Try it:
Report each line of the entries below that includes "routed".

___ Data section

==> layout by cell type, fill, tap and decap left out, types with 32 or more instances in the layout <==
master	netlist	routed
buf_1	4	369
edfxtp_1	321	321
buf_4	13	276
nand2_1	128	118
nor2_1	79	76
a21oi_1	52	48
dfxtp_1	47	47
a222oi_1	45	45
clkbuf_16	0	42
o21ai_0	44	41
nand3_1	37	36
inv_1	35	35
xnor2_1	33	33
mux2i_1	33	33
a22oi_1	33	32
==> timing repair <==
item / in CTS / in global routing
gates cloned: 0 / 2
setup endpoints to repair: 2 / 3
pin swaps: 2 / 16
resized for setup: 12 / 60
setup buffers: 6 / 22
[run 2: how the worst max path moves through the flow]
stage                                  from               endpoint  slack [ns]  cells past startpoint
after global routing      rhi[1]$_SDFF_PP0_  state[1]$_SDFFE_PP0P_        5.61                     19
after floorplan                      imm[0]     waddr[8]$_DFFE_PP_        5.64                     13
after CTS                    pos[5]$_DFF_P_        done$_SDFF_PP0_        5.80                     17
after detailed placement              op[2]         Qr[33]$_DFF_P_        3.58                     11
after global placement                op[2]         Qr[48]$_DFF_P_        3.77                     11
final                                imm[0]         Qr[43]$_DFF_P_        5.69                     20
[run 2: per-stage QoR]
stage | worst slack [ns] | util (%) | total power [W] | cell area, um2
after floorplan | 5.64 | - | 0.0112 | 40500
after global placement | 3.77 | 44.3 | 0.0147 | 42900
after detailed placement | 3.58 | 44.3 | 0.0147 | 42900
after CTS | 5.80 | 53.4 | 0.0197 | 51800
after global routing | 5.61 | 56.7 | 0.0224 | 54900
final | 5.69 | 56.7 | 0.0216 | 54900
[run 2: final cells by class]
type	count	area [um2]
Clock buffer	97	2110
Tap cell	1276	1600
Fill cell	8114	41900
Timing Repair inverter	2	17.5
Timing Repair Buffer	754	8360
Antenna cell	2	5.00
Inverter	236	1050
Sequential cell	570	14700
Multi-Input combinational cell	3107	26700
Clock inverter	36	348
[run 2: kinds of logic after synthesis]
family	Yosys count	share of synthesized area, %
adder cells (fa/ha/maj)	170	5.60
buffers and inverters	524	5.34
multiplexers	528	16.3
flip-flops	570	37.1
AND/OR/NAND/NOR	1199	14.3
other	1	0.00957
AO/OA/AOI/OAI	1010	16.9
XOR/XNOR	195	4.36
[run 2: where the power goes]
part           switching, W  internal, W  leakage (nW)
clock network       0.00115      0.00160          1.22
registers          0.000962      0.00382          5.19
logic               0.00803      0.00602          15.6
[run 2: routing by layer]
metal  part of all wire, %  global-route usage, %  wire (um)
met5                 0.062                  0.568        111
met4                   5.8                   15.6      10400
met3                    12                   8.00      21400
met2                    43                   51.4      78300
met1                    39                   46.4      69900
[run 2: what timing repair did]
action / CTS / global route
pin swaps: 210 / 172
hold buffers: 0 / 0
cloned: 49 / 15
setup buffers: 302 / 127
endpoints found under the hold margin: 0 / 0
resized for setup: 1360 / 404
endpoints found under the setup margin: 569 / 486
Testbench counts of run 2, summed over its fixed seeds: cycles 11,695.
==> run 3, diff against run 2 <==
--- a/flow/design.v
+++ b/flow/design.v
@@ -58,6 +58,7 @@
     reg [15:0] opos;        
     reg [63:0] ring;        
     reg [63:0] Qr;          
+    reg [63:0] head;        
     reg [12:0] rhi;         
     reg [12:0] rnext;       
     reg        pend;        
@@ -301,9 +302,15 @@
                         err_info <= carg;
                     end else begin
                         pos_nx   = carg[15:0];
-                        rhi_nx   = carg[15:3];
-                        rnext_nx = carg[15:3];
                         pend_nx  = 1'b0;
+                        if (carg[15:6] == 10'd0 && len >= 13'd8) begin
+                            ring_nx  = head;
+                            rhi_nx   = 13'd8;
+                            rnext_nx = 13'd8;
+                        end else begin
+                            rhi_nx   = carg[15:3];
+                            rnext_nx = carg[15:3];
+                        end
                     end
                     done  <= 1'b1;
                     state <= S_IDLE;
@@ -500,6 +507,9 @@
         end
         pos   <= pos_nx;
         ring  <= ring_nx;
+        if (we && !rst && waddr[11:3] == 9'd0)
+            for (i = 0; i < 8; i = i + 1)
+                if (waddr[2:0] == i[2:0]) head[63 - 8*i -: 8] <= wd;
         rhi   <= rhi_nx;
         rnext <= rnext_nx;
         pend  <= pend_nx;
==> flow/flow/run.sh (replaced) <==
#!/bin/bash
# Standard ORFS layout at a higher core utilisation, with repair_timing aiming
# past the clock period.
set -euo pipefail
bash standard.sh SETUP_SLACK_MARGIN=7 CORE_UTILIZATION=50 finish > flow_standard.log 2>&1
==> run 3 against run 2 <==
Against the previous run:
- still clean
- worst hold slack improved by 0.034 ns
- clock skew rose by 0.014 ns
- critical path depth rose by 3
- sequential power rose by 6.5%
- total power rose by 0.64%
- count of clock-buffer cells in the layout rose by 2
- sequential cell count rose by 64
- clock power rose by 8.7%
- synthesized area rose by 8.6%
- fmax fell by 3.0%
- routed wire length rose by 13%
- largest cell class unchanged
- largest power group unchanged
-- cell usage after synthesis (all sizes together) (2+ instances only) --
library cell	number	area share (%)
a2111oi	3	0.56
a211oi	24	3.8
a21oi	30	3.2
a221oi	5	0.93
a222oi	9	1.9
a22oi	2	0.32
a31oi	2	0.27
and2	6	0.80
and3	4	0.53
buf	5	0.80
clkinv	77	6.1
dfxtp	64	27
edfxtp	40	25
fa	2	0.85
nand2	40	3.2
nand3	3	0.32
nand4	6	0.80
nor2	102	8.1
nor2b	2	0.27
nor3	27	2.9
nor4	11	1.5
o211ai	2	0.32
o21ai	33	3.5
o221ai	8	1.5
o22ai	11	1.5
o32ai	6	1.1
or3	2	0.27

______

The answer:
master	netlist	routed
- routed wire length rose by 13%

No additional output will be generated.